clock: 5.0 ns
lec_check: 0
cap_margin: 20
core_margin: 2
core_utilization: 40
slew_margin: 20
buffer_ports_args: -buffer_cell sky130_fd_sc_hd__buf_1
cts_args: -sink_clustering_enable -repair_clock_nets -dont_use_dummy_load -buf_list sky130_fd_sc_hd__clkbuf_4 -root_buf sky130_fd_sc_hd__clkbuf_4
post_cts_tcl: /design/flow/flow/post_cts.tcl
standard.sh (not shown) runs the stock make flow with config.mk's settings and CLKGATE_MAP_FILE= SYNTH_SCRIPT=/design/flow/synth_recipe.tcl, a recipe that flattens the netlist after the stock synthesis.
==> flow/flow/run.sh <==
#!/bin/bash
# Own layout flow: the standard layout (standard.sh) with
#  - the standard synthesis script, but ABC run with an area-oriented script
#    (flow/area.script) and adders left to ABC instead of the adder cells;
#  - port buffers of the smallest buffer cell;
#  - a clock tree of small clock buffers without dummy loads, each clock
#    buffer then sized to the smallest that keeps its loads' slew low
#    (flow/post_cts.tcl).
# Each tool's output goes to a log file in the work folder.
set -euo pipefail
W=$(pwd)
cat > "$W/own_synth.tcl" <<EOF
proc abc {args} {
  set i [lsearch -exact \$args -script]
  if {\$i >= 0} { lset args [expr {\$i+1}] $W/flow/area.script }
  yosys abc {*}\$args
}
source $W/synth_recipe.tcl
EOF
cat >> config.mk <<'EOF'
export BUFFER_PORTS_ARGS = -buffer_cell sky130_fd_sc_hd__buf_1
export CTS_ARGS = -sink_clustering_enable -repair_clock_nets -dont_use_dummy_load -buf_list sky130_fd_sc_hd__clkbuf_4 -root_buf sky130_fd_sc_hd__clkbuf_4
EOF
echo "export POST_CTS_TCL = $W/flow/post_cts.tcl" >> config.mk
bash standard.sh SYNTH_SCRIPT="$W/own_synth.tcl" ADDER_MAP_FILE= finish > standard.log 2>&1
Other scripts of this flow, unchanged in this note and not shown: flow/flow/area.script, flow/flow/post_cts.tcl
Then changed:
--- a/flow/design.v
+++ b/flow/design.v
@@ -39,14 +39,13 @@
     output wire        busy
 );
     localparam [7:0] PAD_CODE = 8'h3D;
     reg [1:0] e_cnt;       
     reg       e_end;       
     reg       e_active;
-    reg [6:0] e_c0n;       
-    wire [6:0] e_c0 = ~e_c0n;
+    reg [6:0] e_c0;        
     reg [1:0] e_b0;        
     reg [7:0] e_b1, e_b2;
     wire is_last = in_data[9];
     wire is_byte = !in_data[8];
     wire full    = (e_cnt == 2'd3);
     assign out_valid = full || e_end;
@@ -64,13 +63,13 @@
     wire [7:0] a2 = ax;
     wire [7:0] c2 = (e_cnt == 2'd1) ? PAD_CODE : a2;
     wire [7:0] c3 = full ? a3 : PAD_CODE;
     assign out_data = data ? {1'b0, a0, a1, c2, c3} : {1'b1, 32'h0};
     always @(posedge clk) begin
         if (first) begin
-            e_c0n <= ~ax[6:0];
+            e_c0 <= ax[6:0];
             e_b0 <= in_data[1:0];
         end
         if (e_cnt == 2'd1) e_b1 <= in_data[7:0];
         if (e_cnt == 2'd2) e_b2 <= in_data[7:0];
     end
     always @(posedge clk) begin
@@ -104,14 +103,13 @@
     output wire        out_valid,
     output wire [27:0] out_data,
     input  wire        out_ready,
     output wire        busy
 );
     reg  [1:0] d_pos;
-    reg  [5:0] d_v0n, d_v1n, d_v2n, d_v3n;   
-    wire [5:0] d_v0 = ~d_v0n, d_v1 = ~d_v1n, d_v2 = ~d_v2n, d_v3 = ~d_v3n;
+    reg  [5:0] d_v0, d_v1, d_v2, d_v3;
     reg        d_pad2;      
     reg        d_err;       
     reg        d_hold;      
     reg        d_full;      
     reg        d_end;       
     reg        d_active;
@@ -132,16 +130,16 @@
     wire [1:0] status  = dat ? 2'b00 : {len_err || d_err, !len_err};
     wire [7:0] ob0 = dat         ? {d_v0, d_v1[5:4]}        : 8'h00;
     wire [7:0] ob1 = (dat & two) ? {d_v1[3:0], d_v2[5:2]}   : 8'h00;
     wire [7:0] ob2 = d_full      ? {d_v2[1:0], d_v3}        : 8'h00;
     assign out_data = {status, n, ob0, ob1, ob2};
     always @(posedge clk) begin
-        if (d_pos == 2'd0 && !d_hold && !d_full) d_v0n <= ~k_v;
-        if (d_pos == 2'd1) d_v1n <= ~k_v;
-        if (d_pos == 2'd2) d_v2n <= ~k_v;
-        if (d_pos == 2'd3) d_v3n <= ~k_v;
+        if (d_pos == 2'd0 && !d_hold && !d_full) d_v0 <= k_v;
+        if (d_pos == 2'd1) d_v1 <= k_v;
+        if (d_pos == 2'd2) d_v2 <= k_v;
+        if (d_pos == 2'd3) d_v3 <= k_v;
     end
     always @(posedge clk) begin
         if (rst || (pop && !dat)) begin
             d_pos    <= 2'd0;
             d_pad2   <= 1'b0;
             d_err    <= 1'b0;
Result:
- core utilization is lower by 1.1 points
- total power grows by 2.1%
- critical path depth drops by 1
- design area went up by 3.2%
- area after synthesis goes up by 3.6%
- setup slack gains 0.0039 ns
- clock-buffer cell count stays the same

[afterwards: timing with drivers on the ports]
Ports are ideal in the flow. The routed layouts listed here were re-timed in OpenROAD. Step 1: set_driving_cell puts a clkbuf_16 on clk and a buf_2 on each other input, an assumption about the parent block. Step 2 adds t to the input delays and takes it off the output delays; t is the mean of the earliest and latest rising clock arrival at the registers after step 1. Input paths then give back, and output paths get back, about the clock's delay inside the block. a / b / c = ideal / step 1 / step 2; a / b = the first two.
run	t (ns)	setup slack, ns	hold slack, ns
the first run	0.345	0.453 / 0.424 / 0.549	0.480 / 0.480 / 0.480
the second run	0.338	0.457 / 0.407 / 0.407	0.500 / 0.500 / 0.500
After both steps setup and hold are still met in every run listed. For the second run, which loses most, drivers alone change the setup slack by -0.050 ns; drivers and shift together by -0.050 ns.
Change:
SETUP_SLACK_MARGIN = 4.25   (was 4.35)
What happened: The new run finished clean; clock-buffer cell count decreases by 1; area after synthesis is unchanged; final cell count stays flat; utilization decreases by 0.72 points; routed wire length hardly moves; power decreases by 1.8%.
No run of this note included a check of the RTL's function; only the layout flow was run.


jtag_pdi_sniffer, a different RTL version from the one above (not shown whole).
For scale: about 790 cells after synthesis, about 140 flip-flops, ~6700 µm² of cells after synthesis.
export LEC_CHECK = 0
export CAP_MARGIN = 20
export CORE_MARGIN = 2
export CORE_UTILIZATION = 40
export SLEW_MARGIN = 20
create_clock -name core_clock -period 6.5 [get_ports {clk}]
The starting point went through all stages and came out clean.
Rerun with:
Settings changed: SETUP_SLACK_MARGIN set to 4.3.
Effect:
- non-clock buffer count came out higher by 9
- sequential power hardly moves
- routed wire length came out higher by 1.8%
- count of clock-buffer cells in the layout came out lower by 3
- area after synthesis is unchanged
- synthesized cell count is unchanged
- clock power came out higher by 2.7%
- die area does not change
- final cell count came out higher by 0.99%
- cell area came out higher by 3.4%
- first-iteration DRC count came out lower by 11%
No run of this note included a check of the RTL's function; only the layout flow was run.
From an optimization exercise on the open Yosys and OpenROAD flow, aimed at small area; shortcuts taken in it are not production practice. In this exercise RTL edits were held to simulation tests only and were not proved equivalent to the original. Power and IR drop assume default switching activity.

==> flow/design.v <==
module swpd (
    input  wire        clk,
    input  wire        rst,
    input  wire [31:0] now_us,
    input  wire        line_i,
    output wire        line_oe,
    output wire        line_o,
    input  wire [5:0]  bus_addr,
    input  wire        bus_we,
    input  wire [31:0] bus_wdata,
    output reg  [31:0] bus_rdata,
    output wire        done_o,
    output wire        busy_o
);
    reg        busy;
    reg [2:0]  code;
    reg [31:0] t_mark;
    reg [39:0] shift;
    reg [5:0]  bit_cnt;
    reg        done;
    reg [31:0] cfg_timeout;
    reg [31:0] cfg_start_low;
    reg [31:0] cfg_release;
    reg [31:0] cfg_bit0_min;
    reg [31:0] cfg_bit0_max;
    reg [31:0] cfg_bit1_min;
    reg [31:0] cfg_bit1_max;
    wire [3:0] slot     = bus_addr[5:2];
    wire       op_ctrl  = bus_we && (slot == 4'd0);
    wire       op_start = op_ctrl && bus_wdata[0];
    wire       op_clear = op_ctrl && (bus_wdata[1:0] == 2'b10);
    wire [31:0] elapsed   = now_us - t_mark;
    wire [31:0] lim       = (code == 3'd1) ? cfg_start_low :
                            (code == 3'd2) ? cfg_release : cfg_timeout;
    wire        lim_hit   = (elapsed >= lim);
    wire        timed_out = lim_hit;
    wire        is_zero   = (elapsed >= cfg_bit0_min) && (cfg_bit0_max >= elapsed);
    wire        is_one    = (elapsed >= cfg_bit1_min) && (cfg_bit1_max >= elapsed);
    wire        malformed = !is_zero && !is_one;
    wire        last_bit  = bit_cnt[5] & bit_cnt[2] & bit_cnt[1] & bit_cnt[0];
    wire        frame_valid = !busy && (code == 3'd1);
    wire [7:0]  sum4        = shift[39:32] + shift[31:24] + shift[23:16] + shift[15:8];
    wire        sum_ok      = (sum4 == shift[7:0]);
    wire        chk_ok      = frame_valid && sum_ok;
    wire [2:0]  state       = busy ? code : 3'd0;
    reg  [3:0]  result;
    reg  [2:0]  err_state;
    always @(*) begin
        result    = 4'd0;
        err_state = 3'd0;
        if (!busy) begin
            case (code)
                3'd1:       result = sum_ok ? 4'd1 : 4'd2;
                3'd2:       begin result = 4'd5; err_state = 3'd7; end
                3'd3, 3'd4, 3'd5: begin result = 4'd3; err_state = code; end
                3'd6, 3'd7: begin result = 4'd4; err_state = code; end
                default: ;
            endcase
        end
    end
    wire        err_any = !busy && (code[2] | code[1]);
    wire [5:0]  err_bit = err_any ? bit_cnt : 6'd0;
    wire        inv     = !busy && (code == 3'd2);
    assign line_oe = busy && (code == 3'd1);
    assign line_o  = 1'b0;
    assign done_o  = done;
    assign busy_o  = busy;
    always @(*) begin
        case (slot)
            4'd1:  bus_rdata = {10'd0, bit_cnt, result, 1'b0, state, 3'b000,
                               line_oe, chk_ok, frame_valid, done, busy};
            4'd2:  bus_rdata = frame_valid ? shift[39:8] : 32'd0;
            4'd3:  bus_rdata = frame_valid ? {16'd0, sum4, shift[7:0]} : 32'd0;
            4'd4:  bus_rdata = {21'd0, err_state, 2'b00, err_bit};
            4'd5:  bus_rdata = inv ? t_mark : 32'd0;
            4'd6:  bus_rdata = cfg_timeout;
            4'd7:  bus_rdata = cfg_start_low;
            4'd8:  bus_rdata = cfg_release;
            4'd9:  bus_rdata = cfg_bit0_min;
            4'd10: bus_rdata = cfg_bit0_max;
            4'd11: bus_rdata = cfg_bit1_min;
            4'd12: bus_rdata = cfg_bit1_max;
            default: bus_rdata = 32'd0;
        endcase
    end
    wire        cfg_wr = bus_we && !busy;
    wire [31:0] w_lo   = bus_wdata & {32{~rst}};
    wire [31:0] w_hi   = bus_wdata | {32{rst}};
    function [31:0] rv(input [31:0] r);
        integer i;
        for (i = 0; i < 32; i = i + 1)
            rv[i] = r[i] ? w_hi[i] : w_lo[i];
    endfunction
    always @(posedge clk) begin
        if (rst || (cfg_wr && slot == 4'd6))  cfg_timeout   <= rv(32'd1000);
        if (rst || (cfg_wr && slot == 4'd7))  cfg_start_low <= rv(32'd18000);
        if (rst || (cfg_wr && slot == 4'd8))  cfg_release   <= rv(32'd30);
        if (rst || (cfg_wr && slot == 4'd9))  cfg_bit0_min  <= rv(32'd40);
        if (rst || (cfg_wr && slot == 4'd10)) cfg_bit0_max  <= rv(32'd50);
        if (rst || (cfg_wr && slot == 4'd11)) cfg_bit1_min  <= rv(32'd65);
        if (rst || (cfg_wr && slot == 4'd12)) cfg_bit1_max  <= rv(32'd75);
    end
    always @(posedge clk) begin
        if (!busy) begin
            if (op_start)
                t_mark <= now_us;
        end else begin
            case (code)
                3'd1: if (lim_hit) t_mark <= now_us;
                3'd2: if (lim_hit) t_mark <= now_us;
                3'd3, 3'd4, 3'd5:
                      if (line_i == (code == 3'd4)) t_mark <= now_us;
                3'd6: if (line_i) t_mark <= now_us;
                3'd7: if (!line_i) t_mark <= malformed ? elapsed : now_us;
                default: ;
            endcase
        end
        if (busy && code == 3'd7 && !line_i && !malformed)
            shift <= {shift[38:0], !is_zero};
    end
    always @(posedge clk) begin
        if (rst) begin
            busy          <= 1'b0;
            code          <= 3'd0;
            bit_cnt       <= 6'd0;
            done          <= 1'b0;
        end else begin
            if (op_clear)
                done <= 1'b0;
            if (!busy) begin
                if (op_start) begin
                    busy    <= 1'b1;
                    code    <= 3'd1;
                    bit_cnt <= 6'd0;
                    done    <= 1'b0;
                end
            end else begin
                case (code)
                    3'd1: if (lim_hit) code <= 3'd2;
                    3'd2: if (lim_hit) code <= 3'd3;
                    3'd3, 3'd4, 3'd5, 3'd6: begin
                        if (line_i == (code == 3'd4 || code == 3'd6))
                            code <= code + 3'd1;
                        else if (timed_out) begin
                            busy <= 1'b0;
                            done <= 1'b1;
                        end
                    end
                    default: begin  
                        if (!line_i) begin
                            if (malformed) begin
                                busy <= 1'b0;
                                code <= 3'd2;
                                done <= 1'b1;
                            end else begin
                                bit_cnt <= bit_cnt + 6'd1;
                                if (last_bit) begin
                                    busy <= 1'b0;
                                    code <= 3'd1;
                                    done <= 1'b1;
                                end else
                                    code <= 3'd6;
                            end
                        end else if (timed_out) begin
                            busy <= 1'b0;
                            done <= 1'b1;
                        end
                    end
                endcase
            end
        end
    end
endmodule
************
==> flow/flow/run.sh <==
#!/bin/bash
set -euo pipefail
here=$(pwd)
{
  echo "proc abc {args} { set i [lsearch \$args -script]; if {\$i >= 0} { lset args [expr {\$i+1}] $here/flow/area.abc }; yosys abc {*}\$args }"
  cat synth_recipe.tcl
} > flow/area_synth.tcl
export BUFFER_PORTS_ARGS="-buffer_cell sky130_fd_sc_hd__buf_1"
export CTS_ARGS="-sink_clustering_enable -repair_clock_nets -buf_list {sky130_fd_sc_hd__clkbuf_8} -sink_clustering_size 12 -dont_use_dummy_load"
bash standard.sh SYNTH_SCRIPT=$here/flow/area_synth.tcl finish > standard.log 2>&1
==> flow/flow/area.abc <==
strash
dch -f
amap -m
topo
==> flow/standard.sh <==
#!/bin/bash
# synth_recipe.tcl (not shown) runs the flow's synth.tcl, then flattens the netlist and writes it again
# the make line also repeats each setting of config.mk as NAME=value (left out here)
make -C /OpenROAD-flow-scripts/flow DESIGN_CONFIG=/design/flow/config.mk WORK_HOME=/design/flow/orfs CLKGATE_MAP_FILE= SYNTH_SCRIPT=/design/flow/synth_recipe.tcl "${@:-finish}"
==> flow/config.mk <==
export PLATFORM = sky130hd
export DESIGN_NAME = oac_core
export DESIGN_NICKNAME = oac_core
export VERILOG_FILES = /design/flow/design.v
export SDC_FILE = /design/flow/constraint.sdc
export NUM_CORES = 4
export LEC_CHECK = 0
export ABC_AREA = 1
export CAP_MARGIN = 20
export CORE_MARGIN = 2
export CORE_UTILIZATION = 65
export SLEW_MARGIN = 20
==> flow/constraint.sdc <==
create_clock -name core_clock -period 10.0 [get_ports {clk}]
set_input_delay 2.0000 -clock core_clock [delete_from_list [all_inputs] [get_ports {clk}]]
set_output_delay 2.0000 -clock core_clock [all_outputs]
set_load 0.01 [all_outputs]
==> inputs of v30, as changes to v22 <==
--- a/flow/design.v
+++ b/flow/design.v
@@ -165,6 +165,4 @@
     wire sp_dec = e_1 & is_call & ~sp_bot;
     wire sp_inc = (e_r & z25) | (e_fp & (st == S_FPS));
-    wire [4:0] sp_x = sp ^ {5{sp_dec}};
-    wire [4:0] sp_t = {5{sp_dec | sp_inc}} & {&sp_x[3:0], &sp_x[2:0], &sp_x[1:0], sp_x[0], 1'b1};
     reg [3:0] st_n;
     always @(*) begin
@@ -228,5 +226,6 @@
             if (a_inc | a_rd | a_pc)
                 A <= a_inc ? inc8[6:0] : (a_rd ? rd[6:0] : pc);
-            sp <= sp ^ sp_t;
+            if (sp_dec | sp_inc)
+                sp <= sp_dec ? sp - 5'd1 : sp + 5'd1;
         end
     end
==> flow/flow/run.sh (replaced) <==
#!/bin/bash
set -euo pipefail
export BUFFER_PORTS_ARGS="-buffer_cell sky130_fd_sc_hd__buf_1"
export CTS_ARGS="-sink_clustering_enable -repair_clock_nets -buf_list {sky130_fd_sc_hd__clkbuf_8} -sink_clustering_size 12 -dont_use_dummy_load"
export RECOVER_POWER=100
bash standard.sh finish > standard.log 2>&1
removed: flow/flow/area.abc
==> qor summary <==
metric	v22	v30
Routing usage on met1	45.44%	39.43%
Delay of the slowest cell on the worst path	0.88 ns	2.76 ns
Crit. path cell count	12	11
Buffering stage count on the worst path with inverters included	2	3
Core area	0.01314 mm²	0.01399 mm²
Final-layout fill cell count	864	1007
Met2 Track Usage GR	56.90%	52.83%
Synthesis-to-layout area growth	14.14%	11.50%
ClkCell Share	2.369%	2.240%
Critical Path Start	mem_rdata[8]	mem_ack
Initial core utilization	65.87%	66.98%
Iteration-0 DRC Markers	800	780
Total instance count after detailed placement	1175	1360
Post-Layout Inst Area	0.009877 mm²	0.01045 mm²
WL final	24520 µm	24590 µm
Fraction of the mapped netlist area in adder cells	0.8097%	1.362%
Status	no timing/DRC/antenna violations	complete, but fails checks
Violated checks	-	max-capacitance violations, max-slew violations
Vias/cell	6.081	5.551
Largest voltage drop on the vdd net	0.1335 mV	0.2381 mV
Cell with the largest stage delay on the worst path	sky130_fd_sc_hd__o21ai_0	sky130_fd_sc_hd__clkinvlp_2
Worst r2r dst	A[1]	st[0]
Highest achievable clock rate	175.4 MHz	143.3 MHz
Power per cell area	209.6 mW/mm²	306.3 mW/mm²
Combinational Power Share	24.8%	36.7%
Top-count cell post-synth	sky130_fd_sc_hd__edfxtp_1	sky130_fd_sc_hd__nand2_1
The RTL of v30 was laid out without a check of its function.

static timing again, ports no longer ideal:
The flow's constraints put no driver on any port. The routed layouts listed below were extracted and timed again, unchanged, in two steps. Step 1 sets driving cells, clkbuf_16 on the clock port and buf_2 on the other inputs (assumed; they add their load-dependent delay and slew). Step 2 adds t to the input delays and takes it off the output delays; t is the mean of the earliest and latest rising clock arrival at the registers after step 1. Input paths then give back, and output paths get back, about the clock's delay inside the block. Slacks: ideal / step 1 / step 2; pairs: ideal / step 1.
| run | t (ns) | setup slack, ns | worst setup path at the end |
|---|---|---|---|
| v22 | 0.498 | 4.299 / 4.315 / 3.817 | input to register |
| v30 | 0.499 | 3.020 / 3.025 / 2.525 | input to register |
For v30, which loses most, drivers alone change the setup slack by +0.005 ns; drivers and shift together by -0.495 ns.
************
Return the lines above that include the string "delays".

:: WRITTEN RESPONSE ::
Ports are ideal in the flow. The routed layouts listed here were re-timed in OpenROAD. Step 1: set_driving_cell puts a clkbuf_16 on clk and a buf_2 on each other input, an assumption about the parent block. Step 2 adds t to the input delays and takes it off the output delays; t is the mean of the earliest and latest rising clock arrival at the registers after step 1. Input paths then give back, and output paths get back, about the clock's delay inside the block. a / b / c = ideal / step 1 / step 2; a / b = the first two.
The flow's constraints put no driver on any port. The routed layouts listed below were extracted and timed again, unchanged, in two steps. Step 1 sets driving cells, clkbuf_16 on the clock port and buf_2 on the other inputs (assumed; they add their load-dependent delay and slew). Step 2 adds t to the input delays and takes it off the output delays; t is the mean of the earliest and latest rising clock arrival at the registers after step 1. Input paths then give back, and output paths get back, about the clock's delay inside the block. Slacks: ideal / step 1 / step 2; pairs: ideal / step 1.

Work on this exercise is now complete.